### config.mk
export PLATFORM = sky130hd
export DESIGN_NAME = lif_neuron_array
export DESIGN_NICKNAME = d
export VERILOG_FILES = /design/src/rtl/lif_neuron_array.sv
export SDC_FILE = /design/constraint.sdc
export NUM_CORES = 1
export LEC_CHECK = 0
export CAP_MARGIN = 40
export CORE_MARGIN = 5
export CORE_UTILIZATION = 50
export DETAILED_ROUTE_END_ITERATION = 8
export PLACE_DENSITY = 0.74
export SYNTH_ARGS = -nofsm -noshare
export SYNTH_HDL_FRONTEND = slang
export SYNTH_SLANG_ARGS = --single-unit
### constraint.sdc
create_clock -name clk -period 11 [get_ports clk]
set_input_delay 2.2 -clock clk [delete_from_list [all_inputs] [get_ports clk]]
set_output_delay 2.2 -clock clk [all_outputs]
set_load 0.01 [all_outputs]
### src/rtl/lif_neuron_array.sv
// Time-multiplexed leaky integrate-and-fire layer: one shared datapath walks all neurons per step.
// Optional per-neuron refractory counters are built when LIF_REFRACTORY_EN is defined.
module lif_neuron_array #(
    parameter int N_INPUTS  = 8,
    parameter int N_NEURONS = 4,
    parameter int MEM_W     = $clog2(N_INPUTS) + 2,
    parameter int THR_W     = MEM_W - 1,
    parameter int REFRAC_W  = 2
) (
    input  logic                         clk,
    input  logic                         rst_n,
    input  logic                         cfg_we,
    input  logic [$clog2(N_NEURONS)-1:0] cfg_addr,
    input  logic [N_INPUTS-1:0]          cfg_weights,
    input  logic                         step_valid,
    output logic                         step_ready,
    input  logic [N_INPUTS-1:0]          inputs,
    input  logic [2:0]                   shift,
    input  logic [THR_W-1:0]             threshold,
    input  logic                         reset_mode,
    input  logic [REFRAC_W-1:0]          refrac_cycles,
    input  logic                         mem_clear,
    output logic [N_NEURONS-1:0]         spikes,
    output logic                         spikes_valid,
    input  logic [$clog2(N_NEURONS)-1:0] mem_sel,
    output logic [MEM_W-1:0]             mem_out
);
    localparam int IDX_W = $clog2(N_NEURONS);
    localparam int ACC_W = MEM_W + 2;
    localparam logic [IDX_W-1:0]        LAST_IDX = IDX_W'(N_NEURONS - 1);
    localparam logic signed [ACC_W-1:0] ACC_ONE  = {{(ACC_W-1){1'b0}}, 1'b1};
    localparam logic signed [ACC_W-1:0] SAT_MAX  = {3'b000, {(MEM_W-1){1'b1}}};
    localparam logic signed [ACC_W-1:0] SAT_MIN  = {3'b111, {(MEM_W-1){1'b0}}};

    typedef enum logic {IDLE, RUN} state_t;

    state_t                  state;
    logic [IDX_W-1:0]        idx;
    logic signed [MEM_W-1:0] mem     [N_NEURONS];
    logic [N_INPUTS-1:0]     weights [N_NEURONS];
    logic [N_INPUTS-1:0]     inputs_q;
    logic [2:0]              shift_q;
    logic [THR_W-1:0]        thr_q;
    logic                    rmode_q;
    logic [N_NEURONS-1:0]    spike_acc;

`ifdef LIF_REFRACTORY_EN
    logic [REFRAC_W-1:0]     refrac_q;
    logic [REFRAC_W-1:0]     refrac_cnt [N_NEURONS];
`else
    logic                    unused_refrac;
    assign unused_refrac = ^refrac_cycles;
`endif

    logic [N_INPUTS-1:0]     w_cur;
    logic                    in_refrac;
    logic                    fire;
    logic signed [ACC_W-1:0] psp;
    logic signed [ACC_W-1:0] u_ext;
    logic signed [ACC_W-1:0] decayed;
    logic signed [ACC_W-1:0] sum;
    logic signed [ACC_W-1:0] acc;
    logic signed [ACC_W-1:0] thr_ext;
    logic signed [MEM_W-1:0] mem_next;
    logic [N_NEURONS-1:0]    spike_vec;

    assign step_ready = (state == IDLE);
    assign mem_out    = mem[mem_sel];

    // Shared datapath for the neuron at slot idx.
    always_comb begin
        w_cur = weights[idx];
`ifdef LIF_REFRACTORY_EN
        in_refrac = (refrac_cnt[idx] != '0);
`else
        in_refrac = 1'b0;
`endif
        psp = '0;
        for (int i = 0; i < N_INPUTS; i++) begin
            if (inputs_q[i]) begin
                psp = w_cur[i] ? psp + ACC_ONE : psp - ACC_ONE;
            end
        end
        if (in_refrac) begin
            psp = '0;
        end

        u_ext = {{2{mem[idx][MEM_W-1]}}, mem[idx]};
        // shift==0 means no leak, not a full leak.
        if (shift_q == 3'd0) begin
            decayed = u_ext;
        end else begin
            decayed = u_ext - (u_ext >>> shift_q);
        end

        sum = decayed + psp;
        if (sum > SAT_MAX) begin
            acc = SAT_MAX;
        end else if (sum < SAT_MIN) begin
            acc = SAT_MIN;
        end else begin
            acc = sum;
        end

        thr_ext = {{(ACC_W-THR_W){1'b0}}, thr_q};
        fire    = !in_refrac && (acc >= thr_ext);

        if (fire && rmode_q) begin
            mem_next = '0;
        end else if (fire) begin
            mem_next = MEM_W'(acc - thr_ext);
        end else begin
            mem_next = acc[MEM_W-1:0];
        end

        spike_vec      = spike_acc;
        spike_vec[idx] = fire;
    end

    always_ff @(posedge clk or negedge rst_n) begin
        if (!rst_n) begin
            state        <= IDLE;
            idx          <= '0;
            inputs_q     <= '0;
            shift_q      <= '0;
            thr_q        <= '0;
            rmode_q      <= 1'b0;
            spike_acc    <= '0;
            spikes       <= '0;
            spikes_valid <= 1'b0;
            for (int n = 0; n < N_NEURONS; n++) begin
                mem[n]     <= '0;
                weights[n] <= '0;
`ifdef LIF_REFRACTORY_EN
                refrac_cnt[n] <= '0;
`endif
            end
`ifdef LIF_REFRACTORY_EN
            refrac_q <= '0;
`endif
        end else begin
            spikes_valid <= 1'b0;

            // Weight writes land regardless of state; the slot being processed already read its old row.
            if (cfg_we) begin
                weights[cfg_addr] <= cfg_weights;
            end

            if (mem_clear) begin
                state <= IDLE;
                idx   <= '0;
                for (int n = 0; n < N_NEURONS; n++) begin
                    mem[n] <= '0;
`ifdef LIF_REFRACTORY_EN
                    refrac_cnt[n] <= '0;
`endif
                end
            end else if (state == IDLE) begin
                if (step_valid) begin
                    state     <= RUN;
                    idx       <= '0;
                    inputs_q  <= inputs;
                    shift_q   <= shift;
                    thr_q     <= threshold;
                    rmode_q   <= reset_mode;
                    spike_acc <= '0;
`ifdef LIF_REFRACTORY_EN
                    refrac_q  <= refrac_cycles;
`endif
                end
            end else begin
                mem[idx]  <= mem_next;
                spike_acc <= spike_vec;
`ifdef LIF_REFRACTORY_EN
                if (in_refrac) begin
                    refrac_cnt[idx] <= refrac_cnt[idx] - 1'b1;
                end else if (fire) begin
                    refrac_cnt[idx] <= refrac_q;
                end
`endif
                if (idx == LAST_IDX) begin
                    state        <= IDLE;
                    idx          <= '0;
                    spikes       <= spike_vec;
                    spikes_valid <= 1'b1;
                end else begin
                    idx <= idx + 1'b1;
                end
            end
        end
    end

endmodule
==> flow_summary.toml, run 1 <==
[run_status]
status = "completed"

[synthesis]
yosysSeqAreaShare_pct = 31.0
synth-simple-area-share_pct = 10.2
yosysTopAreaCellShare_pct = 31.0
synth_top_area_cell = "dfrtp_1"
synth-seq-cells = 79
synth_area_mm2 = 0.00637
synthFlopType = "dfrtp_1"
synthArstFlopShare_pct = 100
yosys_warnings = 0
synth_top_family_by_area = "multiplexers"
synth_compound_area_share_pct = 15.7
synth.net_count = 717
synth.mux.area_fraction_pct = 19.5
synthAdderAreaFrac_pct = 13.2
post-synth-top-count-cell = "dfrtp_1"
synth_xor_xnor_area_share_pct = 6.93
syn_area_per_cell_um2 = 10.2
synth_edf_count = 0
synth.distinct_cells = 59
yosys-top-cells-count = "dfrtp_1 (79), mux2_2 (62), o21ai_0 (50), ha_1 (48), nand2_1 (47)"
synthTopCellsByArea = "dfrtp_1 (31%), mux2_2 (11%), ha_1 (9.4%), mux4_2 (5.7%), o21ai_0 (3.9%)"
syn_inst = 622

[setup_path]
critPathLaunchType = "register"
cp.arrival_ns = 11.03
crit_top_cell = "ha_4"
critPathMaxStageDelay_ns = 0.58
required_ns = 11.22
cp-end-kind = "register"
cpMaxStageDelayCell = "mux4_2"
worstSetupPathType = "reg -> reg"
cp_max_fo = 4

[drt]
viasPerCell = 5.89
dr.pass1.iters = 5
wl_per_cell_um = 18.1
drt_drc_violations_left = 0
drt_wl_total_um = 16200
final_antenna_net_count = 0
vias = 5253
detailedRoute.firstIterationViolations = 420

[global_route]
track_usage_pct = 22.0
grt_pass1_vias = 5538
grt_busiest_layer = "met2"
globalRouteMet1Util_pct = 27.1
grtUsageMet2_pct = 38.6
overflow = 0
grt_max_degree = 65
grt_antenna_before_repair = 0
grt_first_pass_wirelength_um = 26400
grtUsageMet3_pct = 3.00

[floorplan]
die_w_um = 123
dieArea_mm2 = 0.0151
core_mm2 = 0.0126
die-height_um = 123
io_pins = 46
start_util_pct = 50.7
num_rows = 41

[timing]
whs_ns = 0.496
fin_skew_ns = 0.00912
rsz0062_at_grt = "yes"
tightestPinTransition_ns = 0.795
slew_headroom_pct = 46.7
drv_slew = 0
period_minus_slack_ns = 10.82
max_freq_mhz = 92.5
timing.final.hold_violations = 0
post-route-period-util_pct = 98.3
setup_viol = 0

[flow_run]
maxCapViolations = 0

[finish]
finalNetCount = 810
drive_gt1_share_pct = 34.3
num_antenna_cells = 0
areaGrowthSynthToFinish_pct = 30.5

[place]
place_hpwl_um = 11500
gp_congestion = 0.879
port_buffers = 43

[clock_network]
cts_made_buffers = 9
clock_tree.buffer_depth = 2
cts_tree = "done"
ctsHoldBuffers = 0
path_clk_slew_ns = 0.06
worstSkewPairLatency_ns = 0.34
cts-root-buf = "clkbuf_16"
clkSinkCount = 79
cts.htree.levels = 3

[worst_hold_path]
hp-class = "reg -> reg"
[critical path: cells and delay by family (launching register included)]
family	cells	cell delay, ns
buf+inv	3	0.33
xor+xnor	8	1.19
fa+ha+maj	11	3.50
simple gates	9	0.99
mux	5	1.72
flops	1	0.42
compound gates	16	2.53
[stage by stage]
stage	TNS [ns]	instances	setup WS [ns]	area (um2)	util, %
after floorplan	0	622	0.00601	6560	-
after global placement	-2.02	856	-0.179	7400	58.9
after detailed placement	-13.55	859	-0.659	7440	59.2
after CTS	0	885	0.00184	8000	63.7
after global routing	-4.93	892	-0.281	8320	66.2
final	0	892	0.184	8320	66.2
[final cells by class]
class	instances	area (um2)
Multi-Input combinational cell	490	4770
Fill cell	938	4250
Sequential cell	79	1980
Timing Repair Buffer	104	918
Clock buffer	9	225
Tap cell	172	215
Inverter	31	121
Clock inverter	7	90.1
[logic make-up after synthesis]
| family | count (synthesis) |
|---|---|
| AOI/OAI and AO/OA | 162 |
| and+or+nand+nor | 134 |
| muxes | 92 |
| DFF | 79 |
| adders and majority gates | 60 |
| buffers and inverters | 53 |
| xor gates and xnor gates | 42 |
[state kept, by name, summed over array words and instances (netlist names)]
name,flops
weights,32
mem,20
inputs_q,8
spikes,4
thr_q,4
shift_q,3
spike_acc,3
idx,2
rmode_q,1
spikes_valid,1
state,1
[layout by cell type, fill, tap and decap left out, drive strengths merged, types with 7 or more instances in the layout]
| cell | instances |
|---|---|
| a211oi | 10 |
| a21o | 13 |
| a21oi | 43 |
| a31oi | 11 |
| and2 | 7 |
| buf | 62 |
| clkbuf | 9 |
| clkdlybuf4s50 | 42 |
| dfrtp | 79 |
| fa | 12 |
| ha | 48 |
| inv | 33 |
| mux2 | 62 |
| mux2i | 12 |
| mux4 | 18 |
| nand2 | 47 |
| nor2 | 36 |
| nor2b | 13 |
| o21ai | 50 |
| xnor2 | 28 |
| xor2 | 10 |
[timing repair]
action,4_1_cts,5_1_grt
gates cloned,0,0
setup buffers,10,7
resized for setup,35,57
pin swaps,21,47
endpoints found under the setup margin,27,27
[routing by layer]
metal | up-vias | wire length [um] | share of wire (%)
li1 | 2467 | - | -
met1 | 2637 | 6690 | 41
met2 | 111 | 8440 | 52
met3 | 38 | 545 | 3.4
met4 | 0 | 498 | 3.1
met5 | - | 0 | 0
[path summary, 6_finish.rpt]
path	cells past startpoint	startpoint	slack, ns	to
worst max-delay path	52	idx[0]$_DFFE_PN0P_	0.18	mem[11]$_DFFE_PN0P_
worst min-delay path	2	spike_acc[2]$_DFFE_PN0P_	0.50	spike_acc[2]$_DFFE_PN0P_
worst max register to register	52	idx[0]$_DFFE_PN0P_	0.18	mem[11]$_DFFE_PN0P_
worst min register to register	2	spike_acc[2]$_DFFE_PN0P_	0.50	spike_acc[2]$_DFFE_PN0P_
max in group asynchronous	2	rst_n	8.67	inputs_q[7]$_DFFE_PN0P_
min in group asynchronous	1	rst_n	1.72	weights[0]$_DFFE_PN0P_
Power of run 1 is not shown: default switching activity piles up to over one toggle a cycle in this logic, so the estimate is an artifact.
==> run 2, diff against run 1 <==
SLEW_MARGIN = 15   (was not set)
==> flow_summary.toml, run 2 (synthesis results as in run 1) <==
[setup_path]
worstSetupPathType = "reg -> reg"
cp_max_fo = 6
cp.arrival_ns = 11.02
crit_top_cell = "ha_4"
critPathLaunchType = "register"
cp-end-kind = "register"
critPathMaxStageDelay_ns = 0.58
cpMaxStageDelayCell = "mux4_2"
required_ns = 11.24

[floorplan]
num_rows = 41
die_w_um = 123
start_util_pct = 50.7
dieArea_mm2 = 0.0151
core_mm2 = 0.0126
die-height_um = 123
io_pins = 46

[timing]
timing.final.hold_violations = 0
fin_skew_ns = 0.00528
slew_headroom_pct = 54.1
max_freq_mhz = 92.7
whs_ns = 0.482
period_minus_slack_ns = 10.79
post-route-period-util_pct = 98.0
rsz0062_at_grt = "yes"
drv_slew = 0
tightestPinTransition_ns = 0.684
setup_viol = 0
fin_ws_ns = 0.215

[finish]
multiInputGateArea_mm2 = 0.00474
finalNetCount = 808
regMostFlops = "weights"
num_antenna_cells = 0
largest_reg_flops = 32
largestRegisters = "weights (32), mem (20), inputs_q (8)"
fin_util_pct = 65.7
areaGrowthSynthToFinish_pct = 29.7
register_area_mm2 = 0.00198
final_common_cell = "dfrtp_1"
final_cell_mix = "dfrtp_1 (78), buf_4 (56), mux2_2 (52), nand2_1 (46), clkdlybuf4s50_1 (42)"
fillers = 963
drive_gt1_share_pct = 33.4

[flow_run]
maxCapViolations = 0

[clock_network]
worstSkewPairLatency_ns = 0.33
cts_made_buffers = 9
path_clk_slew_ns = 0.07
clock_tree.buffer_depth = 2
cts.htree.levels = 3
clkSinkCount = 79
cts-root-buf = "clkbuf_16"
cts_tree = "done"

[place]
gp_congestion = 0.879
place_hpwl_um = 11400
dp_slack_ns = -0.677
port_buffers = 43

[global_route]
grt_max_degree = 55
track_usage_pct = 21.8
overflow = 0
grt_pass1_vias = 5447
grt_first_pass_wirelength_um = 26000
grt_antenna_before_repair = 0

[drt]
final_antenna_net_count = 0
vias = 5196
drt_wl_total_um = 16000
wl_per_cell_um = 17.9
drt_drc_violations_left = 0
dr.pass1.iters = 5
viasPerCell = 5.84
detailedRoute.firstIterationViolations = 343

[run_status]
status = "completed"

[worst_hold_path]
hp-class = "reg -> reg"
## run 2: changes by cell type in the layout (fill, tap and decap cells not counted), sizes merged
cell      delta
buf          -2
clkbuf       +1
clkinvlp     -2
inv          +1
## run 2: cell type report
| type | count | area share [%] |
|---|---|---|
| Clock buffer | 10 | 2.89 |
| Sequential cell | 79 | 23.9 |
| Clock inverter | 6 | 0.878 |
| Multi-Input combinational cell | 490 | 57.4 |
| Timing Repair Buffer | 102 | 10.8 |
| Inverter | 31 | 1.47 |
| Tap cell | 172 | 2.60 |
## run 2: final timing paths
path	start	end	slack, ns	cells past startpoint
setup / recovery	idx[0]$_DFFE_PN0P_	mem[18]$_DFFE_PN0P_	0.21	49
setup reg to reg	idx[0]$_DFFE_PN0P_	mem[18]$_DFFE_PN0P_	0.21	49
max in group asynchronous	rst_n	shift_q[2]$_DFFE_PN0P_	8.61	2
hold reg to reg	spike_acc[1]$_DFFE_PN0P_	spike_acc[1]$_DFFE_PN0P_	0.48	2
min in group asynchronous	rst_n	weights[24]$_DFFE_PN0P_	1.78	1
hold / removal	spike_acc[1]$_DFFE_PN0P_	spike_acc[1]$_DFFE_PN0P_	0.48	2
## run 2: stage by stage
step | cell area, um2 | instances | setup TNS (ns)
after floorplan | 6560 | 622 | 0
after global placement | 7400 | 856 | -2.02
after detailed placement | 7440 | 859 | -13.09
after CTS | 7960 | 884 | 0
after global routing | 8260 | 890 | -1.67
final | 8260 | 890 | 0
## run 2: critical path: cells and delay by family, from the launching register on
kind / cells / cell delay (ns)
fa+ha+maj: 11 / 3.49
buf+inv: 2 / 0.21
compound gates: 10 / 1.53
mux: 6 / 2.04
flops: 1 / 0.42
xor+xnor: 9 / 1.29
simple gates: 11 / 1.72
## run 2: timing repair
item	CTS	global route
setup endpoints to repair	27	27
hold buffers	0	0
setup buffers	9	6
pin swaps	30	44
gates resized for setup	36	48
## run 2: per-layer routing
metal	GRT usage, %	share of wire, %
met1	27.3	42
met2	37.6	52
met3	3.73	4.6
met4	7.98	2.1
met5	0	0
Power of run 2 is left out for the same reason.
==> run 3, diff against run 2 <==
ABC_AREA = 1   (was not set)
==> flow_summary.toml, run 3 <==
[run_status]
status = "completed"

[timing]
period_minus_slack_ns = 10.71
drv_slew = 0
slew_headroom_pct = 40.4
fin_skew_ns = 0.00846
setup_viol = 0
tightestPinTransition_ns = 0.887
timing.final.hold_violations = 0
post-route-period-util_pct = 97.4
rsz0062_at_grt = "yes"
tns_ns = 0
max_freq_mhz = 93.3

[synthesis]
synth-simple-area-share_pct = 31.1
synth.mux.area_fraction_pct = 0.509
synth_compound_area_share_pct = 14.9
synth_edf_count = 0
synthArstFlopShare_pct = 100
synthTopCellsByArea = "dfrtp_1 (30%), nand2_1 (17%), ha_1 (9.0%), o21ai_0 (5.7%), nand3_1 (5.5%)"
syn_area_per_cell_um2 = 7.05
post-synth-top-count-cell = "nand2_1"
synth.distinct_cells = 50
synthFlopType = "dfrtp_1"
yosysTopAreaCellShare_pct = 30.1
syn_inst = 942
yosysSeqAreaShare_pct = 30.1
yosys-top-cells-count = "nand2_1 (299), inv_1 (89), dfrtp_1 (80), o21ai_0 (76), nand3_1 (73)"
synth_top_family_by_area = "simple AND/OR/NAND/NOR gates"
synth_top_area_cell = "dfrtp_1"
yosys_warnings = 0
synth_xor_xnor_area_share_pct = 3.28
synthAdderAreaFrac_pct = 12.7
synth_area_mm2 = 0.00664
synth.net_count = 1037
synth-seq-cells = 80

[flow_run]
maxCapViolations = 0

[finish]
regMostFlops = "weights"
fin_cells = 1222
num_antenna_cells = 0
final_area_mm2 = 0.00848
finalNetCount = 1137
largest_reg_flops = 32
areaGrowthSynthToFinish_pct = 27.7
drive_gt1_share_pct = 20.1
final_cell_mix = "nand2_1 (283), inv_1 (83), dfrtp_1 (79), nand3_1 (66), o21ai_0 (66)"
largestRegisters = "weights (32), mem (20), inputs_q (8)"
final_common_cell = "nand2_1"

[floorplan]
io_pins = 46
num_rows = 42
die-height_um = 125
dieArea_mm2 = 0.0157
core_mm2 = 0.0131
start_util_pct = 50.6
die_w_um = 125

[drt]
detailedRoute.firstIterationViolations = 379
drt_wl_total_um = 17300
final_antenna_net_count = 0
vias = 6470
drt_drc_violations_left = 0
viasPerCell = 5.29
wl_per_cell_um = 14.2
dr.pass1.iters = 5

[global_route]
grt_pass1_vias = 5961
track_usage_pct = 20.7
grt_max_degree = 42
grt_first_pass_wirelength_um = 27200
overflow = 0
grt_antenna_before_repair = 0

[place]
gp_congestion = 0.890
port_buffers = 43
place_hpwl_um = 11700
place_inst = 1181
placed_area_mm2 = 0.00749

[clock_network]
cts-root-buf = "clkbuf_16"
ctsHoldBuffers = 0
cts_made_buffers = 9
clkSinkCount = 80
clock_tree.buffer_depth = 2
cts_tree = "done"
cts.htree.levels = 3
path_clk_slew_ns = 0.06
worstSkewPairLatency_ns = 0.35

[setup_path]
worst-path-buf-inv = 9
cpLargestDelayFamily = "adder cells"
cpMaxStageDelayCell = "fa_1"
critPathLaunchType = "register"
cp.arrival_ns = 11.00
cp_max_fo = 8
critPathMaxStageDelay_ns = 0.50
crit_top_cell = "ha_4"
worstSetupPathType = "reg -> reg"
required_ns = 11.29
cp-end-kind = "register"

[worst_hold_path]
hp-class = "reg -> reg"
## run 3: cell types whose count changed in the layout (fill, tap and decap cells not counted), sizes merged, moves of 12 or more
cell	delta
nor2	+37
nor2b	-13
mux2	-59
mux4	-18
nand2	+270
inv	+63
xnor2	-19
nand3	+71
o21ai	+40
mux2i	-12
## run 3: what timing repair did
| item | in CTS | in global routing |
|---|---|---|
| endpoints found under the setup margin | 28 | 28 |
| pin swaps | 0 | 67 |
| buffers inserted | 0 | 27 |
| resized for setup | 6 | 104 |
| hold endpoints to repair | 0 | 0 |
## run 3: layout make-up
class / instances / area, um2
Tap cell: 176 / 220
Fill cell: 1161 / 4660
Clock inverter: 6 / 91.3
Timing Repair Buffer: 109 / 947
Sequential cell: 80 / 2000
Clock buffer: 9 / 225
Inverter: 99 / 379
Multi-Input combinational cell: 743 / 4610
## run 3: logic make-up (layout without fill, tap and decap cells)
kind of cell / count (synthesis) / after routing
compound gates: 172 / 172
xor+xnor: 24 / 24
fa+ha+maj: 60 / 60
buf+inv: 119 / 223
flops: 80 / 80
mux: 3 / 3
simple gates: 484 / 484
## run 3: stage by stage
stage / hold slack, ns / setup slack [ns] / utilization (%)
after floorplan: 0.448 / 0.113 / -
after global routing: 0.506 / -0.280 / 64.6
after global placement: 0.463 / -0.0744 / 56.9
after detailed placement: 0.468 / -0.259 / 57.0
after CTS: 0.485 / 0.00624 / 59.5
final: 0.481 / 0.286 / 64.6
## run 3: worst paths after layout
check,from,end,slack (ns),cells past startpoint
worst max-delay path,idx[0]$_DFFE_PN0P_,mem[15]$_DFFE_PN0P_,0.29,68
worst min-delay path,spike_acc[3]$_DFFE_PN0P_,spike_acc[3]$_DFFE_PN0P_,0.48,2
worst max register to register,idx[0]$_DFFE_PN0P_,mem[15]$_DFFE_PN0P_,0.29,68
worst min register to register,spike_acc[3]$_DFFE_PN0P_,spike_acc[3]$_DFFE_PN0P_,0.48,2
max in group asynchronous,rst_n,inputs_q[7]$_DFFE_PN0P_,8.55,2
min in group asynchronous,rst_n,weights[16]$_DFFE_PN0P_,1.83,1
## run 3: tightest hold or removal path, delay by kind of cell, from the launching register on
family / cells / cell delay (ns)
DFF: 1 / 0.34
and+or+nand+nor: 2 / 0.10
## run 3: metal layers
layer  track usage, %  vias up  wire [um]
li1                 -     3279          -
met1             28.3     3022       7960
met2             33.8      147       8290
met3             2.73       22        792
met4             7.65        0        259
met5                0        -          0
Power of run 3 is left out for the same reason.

====================

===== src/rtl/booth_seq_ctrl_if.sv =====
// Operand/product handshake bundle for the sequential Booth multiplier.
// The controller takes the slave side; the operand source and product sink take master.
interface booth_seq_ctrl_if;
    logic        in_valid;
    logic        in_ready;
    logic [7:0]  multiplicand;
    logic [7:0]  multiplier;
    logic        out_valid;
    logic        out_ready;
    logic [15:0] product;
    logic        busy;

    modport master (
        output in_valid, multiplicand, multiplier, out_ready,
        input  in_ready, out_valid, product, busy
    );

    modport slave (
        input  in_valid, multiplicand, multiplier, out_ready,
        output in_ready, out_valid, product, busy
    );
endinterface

====================

GOAL OF THE EXERCISE: Could you copy every line from the records that has "sizes" in it?

EXERCISE OUTPUT:
## run 2: changes by cell type in the layout (fill, tap and decap cells not counted), sizes merged
## run 3: cell types whose count changed in the layout (fill, tap and decap cells not counted), sizes merged, moves of 12 or more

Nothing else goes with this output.